After approving 30 billion dollars in the last quarter of 2021 for the manufacture of electric vehicles, Ford decided to inject additional resources with 20 billion dollars more, with the aim of accelerating the energy and technological transition that the company is considering.
The move was made jointly by the company’s CEO, Jim Farley, and the ex Apple car Project Manager, Doug Field. The investment will be spread over the next five to ten years and will include the conversion of its existing factories around the world for the production of electric vehicles.
The brand is planning a major reorganization to prepare for the electric future, using Tesla’s success as a roadmap and expanding line items to meet 2030 electrification targets.
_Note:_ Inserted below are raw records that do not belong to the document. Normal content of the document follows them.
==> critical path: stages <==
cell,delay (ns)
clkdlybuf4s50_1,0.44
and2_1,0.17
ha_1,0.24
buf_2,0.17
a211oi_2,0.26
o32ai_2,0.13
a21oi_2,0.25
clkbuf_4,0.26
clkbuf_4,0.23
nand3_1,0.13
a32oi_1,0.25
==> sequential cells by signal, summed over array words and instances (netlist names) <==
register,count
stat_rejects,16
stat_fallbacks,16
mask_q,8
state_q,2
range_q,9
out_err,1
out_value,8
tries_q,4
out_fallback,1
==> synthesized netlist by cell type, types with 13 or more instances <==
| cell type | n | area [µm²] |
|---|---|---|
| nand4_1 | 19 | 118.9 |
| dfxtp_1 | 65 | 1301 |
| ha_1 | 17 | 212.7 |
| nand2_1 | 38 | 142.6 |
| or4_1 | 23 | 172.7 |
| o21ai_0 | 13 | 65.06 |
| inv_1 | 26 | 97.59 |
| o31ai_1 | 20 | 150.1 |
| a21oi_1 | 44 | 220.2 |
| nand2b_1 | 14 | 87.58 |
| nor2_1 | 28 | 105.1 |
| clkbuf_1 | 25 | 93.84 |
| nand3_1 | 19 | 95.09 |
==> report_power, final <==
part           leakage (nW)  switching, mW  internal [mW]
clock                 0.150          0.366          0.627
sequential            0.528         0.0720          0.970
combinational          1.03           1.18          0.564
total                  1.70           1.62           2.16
## src/rtl/mac_32_scheduler_if.sv

```systemverilog
// ---------------------------------------------------------------------------
// mac_32_scheduler_if
//   Bundles the requester-side operand streams and the result return channel
//   of mac_32_scheduler.
//
//   Signals:
//     req_valid  [NUM_REQ]      per-requester operand beat valid
//     req_last   [NUM_REQ]      final beat of the requester's vector
//     req_a/b    [16*NUM_REQ]   operands, requester i at [16i+15:16i]
//     req_ready  [NUM_REQ]      one-hot (or zero) beat accept
//     result_valid/ready        result handshake
//     result_data  [32]         accumulated sum of products
//     result_id    [IDW]        requester that produced result_data
//     result_beats [16]         beats accumulated (mod 2^16)
//     busy                      scheduler not idle
//
//   Modports:
//     master : requester engines + result consumer
//     slave  : the scheduler
// ---------------------------------------------------------------------------
interface mac_32_scheduler_if #(
  parameter int NUM_REQ = 4,
  parameter int IDW     = $clog2(NUM_REQ)
);
  logic [NUM_REQ-1:0]    req_valid;
  logic [NUM_REQ-1:0]    req_last;
  logic [16*NUM_REQ-1:0] req_a;
  logic [16*NUM_REQ-1:0] req_b;
  logic [NUM_REQ-1:0]    req_ready;
  logic                  result_valid;
  logic                  result_ready;
  logic [31:0]           result_data;
  logic [IDW-1:0]        result_id;
  logic [15:0]           result_beats;
  logic                  busy;

  modport master (
    output req_valid, req_last, req_a, req_b, result_ready,
    input  req_ready, result_valid, result_data, result_id, result_beats, busy
  );

  modport slave (
    input  req_valid, req_last, req_a, req_b, result_ready,
    output req_ready, result_valid, result_data, result_id, result_beats, busy
  );
endinterface

```

## src/rtl/mac_32_scheduler.sv

```systemverilog
// ---------------------------------------------------------------------------
// mac_32_scheduler
//   Round-robin scheduler sharing one 16x16 multiply / 32-bit accumulate
//   datapath among NUM_REQ requesters. A granted requester streams operand
//   beats until req_last; the dot product is returned tagged with its ID
//   and beat count, then the next requester (round-robin) is served.
//
//   Ports:
//     clock0 : single clock, rising edge
//     reset  : synchronous, active-high; returns everything to IDLE/zero
//     bus    : mac_32_scheduler_if.slave (operand streams + result channel)
//
//   Build option:
//     MAC_32_SCHED_SIGNED_EN : when defined, operands are two's-complement
//                              and the product is sign-extended before
//                              accumulation; otherwise unsigned.
//
//   Datapath stages:
//     p0 : operand mux from the granted requester (combinational)
//     p1 : product register
//     p2 : accumulator (wraps mod 2^32)
// ---------------------------------------------------------------------------
module mac_32_scheduler #(
  parameter int NUM_REQ = 4,
  parameter int IDW     = $clog2(NUM_REQ)
) (
  input  logic               clock0,
  input  logic               reset,
  mac_32_scheduler_if.slave  bus
);

  typedef enum logic [1:0] {
    IDLE   = 2'd0,
    STREAM = 2'd1,
    DRAIN  = 2'd2,
    RESULT = 2'd3
  } state_t;

  // 16x16 -> 32 multiply; only the operand sign handling is configurable.
  function automatic logic [31:0] mul16(input logic [15:0] a, input logic [15:0] b);
`ifdef MAC_32_SCHED_SIGNED_EN
    logic signed [15:0] sa;
    logic signed [15:0] sb;
    logic signed [31:0] sp;
    sa = a;
    sb = b;
    sp = sa * sb;
    return $unsigned(sp);
`else
    logic [31:0] ua;
    logic [31:0] ub;
    ua = {16'd0, a};
    ub = {16'd0, b};
    return ua * ub;
`endif
  endfunction

  // Accumulation deliberately wraps; no saturation.
  function automatic logic [31:0] wrap_add(input logic [31:0] x, input logic [31:0] y);
    return x + y;
  endfunction

  // Round-robin pick: first valid requester searching upward from last+1.
  // Returns {found, index}. Scanning from the far end lets the nearest
  // candidate overwrite any farther one.
  function automatic logic [IDW:0] rr_pick(input logic [NUM_REQ-1:0] vld,
                                           input logic [IDW-1:0]     last);
    logic [IDW:0]   res;
    logic [IDW-1:0] idx_w;
    int             idx;
    res = '0;
    for (int k = NUM_REQ; k >= 1; k--) begin
      idx   = (int'(last) + k) % NUM_REQ;
      idx_w = IDW'(idx);
      if (vld[idx_w]) res = {1'b1, idx_w};
    end
    return res;
  endfunction

  state_t         state_q, state_d;
  logic [IDW-1:0] grant_q, grant_d;
  logic [IDW-1:0] last_grant_q, last_grant_d;
  logic [IDW:0]   pick_w;
  logic           start;
  logic           beat_acc;

  logic [15:0]    a_p0;
  logic [15:0]    b_p0;
  logic [31:0]    prod_p1;
  logic           vld_p1;
  logic [31:0]    acc_p2;
  logic [15:0]    beats_q;

  assign pick_w = rr_pick(bus.req_valid, last_grant_q);

  // Control: next state, grant and beat acceptance.
  always_comb begin
    state_d       = state_q;
    grant_d       = grant_q;
    last_grant_d  = last_grant_q;
    start         = 1'b0;
    beat_acc      = 1'b0;
    bus.req_ready = '0;
    unique case (state_q)
      IDLE: begin
        if (pick_w[IDW]) begin
          grant_d = pick_w[IDW-1:0];
          start   = 1'b1;
          state_d = STREAM;
        end
      end
      STREAM: begin
        bus.req_ready[grant_q] = 1'b1;
        if (bus.req_valid[grant_q]) begin
          beat_acc = 1'b1;
          if (bus.req_last[grant_q]) state_d = DRAIN;
        end
      end
      DRAIN: begin
        // Lets the final product reach the accumulator.
        state_d = RESULT;
      end
      RESULT: begin
        if (bus.result_ready) begin
          last_grant_d = grant_q;
          state_d      = IDLE;
        end
      end
      default: state_d = IDLE;
    endcase
  end

  always_ff @(posedge clock0) begin
    if (reset) begin
      state_q      <= IDLE;
      grant_q      <= '0;
      last_grant_q <= IDW'(NUM_REQ - 1);
    end else begin
      state_q      <= state_d;
      grant_q      <= grant_d;
      last_grant_q <= last_grant_d;
    end
  end

  // ---- p0: operand select from the granted requester ----
  always_comb begin
    a_p0 = bus.req_a[16*int'(grant_q) +: 16];
    b_p0 = bus.req_b[16*int'(grant_q) +: 16];
  end

  // ---- p1: product register and beat counter ----
  always_ff @(posedge clock0) begin
    if (reset) begin
      prod_p1 <= '0;
      vld_p1  <= 1'b0;
      beats_q <= '0;
    end else begin
      vld_p1 <= beat_acc;
      if (start) begin
        prod_p1 <= '0;
        beats_q <= '0;
      end else if (beat_acc) begin
        prod_p1 <= mul16(a_p0, b_p0);
        beats_q <= beats_q + 16'd1;
      end
    end
  end

  // ---- p2: accumulator ----
  always_ff @(posedge clock0) begin
    if (reset) begin
      acc_p2 <= '0;
    end else if (start) begin
      acc_p2 <= '0;
    end else if (vld_p1) begin
      acc_p2 <= wrap_add(acc_p2, prod_p1);
    end
  end

  // Result fields come straight from registers, so they are stable for the
  // whole RESULT state (no product is in flight once DRAIN has passed).
  assign bus.result_valid = (state_q == RESULT);
  assign bus.result_data  = acc_p2;
  assign bus.result_id    = grant_q;
  assign bus.result_beats = beats_q;
  assign bus.busy         = (state_q != IDLE);

endmodule

```

## src/flat_wrapper.sv

```systemverilog
// flat-port wrapper written by rule: the top's interface ports become plain ports
module mac_32_scheduler_flat 
#(
  parameter int NUM_REQ = 4,
  parameter int IDW     = $clog2(NUM_REQ)
)
  (clock0, reset, bus_req_valid, bus_req_last, bus_req_a, bus_req_b, bus_result_ready, bus_req_ready, bus_result_valid, bus_result_data, bus_result_id, bus_result_beats, bus_busy);
  mac_32_scheduler_if #(.NUM_REQ(NUM_REQ), .IDW(IDW)) bus_i ();
  input  logic clock0;
  input  logic reset;
  input wire logic [$bits(bus_i.req_valid)-1:0] bus_req_valid;
  input wire logic [$bits(bus_i.req_last)-1:0] bus_req_last;
  input wire logic [$bits(bus_i.req_a)-1:0] bus_req_a;
  input wire logic [$bits(bus_i.req_b)-1:0] bus_req_b;
  input wire logic [$bits(bus_i.result_ready)-1:0] bus_result_ready;
  output wire logic [$bits(bus_i.req_ready)-1:0] bus_req_ready;
  output wire logic [$bits(bus_i.result_valid)-1:0] bus_result_valid;
  output wire logic [$bits(bus_i.result_data)-1:0] bus_result_data;
  output wire logic [$bits(bus_i.result_id)-1:0] bus_result_id;
  output wire logic [$bits(bus_i.result_beats)-1:0] bus_result_beats;
  output wire logic [$bits(bus_i.busy)-1:0] bus_busy;
  assign bus_i.req_valid = bus_req_valid;
  assign bus_i.req_last = bus_req_last;
  assign bus_i.req_a = bus_req_a;
  assign bus_i.req_b = bus_req_b;
  assign bus_i.result_ready = bus_result_ready;
  assign bus_req_ready = bus_i.req_ready;
  assign bus_result_valid = bus_i.result_valid;
  assign bus_result_data = bus_i.result_data;
  assign bus_result_id = bus_i.result_id;
  assign bus_result_beats = bus_i.result_beats;
  assign bus_busy = bus_i.busy;
  mac_32_scheduler #(.NUM_REQ(NUM_REQ), .IDW(IDW)) u_core (.clock0(clock0), .reset(reset), .bus(bus_i));
endmodule
```
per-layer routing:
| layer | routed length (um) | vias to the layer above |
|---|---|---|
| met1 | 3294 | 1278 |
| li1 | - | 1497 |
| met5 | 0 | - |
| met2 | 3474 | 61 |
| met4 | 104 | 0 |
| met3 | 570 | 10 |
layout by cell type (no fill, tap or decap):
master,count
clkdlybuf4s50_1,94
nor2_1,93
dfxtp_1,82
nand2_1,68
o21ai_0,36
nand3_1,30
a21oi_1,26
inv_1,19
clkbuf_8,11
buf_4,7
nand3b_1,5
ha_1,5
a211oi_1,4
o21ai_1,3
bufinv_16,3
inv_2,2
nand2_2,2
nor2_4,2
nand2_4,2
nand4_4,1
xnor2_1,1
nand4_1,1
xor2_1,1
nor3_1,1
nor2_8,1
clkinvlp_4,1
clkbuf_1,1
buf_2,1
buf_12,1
File: config.mk
export PLATFORM = sky130hd
export DESIGN_NAME = serial_adder_seq_flat
export DESIGN_NICKNAME = d
export VERILOG_FILES = /design/src/rtl/serial_adder_seq_if.sv /design/src/rtl/serial_adder_seq.sv /design/src/flat_wrapper.sv
export SDC_FILE = /design/constraint.sdc
export NUM_CORES = 1
export LEC_CHECK = 0
export ABC_AREA = 1
export BUFFER_PORTS_ARGS = -buffer_cell sky130_fd_sc_hd__buf_2
export CORE_MARGIN = 2
export CORE_UTILIZATION = 54
export CTS_CLUSTER_DIAMETER = 60
export DETAILED_ROUTE_END_ITERATION = 10
export PLACE_DENSITY = 0.78
export SLEW_MARGIN = 15
export SYNTH_ARGS = -nofsm -noshare
export SYNTH_HDL_FRONTEND = slang
export SYNTH_SLANG_ARGS = --single-unit
File: constraint.sdc
create_clock -name clk -period 1.84 [get_ports clk]
set_input_delay 0.552 -clock clk [delete_from_list [all_inputs] [get_ports clk]]
set_output_delay 0.552 -clock clk [all_outputs]
set_load 0.03 [all_outputs]
File: src/rtl/serial_adder_seq_if.sv
// Handshake and operand/result bundle for serial_adder_seq.
// The slave modport is the adder's view; master is the requester's view.
interface serial_adder_seq_if #(
  parameter int WIDTH = 8
);
  logic             i_start;
  logic [WIDTH-1:0] i_a;
  logic [WIDTH-1:0] i_b;
  logic             i_sub;
  logic             i_cin;
  logic             o_busy;
  logic             o_done;
  logic [WIDTH-1:0] o_s;
  logic             o_cout;
  logic             o_ovf;

  modport master (
    output i_start, i_a, i_b, i_sub, i_cin,
    input  o_busy, o_done, o_s, o_cout, o_ovf
  );

  modport slave (
    input  i_start, i_a, i_b, i_sub, i_cin,
    output o_busy, o_done, o_s, o_cout, o_ovf
  );
endinterface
The new plan also calls for a new organizational chart for Ford, including the hiring of an unspecified number of engineers who specialize in disciplines relatively new to the company, such as battery chemistry, artificial intelligence and electric vehicle software.
In addition, Farley and Field want to boost the services the firm sells to vehicle owners, a business that could generate $20 billion a year in revenue.
That could include selling drivers software to improve their cars’ performance or getting more business at the automaker’s dealership service bays, which see 90% of owners go elsewhere for maintenance after their warranties expire.
Within auto giant Ford, they have also considered splitting or diversifying part of their electric vehicle business in order to capture some of the valuations the market is assigning to electric vehicle companies.
The spin-off would involve lower volume electrified cars, while the legacy business would continue to focus onmass market prototypes.
All these moves are framed in the “Ford+” plan, aimed at making investors value it more as a technology company that adapts to the new era of innovations that also contribute to environmental protection and climate change mitigation.